Dois perfis no Instagram foram criados para comercializar os produtos. São eles: @biojoiasjatimane e @arteabpagi. Além destes, a coleção Origens também está disponível no site de Maria Oiticica.

Raízes

A região do sul da Bahia na qual as comunidades quilombolas estão presentes é a Reserva Ecológica Michelin, onde a marca de pneus investe em reflorestamento, pesquisa ecológica e programas de educação ambiental. A designer foi convidada a visitar o local em 2017 e lá, diz, teve estimulada a sua própria conexão familiar no Amazonas. A seringueira despertou as lembranças.

“Começou a me levar de volta à infância e fiquei muito mexida com isso. Sangrei a seringueira e lembrei do meu pai. Desde que comecei a minha marca, há 20 anos, nunca consegui trabalhar com a semente da seringueira, pois é muito leve e frágil. Quando terminei a visita, ganhei uma caixinha com ela e outras sementes”, relembra Maria.

Colar feito por mulheres quilombolas do projeto com a designer Maria Oiticica e Michelin (Foto: Imagem retirada do site Marie Claire)

A designer diz que chegou ao seu atelier e pensou em desenvolver uma coleção, que se chamaria Origens. Entrou em contato com o pessoal da Michelin e pediu algumas outras sementes. Ao explicar sua ideia, a marca de pneus lhe propôs não apenas uma coleção, mas um projeto. Daí surgiu a parceria com as mulheres quilombolas.

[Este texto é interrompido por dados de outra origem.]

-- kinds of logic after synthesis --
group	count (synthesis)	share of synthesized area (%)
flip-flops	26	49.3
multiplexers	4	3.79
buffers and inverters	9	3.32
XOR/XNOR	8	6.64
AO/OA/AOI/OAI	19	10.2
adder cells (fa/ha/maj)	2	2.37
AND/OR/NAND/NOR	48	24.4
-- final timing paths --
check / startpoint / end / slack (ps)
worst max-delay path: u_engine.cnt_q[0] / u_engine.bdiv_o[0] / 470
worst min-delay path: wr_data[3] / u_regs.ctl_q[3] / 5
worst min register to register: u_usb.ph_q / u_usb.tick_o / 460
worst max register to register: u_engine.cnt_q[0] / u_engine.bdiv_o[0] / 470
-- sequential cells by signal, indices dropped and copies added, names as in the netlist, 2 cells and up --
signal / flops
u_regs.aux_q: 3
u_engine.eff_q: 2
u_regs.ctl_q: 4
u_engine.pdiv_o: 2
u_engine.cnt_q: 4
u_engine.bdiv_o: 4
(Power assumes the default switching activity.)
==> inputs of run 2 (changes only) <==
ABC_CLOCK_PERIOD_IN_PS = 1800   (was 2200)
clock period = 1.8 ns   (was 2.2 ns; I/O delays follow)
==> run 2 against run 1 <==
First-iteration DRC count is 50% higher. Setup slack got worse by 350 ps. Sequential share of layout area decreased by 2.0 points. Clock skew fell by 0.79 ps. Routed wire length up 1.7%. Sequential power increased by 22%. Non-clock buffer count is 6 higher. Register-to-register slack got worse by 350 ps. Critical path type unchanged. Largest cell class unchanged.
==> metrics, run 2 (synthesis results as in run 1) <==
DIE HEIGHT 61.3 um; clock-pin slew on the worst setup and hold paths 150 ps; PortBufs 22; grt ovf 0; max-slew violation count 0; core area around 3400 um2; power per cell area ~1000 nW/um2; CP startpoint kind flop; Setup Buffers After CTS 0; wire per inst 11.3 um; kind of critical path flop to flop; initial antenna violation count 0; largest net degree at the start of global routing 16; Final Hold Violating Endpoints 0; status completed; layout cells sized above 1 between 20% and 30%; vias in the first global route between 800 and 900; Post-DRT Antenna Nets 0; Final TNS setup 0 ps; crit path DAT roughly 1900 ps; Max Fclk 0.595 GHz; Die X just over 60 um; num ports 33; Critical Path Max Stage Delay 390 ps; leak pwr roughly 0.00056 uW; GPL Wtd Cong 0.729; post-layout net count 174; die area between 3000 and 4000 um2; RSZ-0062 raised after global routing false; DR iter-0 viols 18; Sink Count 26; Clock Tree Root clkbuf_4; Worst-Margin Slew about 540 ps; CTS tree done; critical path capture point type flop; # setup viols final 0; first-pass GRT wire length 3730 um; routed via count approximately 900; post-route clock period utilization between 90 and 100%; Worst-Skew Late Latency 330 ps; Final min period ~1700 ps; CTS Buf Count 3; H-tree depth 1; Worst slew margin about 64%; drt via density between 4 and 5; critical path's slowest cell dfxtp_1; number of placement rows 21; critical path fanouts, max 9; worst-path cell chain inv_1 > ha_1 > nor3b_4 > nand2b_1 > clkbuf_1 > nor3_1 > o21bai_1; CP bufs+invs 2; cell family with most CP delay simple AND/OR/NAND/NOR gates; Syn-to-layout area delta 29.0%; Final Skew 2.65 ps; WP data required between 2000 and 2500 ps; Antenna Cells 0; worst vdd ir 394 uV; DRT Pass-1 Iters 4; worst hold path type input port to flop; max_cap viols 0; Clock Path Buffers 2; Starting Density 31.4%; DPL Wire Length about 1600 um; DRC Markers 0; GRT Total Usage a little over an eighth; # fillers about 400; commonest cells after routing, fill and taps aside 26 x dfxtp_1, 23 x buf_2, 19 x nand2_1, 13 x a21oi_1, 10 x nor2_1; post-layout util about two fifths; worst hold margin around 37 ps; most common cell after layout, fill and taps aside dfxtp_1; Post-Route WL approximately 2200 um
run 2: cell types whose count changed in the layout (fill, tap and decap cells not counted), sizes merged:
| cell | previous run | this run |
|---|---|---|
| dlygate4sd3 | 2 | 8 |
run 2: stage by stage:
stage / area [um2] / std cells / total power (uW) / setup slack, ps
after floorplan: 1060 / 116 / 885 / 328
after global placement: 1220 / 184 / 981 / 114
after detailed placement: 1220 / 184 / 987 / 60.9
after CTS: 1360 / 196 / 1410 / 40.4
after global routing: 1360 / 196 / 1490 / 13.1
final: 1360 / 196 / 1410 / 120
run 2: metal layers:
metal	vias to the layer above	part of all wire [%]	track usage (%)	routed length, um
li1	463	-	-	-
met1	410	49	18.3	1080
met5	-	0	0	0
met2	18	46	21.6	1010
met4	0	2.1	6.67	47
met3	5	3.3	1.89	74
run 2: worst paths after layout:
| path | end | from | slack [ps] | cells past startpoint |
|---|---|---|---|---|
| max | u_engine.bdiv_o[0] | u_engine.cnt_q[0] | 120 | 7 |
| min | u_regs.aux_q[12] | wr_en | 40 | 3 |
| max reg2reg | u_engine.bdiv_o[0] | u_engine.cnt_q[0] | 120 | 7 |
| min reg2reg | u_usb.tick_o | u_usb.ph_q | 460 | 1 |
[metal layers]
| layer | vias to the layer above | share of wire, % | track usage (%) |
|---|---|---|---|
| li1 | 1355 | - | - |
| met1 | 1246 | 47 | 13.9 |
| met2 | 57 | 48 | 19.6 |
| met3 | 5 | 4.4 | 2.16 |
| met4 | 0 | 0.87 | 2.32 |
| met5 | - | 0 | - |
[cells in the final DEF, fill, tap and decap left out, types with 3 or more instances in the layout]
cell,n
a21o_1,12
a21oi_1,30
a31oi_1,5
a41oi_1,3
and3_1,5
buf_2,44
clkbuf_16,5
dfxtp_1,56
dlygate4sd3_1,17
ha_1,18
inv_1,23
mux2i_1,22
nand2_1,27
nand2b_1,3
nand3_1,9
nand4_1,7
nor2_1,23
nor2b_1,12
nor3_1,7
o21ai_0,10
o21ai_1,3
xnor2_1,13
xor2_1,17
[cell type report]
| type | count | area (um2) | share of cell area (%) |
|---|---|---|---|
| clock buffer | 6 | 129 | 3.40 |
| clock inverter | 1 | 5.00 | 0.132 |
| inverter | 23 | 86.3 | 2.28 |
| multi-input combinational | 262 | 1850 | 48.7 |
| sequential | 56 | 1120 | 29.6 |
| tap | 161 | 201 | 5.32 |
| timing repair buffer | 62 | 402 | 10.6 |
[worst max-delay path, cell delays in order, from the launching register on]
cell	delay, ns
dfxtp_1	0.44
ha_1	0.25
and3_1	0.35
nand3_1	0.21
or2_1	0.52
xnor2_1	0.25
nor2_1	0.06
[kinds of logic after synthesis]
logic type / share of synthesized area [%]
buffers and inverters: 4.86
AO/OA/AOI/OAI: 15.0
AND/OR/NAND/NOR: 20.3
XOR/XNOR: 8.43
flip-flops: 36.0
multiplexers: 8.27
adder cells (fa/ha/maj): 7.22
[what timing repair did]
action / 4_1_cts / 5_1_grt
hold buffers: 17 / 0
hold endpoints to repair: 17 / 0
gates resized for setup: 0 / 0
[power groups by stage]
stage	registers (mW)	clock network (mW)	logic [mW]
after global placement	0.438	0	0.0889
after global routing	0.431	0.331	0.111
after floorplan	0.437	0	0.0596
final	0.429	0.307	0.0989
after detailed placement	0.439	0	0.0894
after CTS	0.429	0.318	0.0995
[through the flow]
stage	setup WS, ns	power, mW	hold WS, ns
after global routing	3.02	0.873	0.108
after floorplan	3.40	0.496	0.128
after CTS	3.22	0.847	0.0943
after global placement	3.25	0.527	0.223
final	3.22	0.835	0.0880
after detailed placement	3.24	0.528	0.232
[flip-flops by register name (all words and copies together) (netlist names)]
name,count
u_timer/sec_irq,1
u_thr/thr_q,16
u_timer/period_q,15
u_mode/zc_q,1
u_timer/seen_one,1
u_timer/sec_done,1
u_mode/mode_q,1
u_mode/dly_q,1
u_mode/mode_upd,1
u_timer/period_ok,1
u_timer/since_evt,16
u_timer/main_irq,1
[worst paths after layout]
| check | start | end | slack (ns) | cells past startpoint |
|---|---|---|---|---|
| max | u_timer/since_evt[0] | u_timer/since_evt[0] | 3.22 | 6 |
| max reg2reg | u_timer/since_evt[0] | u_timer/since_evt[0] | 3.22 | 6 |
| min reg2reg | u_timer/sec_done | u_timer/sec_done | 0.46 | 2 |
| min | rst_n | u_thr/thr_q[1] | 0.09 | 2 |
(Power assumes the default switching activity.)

“Houve uma conexão muito grande e naquele momento fui conhecer quem trabalhava com o artesanato local, com as mulheres quilombolas. Fiquei apaixonada pelo trabalho delas”, explica.

Após desenhar o projeto e prestes a iniciá-lo no começo de 2020, a pandemia deu as caras. Impossibilitada de viajar, Maria e o time da Michelin reconceitualizaram a iniciativa e optaram pelo modelo digital.  “A troca que tivemos foi a coisa mais impressionante da história da minha marca”, complementa.

Nossa expectativa é que a gente seja reconhecido pelo nosso trabalho de base e sustentável, declara a artesã Jéssica Oliveira do Rosário (Foto: Imagem retirada do site Marie Claire)

Jéssica Oliveira do Rosário, artesã do quilombo Jatimane, no município de Nilo Peçanha, ressalta que deseja levar a comunidade para o mundo sem precisar sair dela. “Nossa expectativa é que a gente seja reconhecido pelo nosso trabalho de base e sustentável.” O aprimoramento do manuseio das sementes e o desenvolvimento da loja virtual já geraram, segundo a artesã, “resultados excepcionais.”

“Aproveitamos todos os benefícios que a natureza oferece e a comunidade tem um olhar diferenciado sobre a preservação e o cultivo”, finaliza.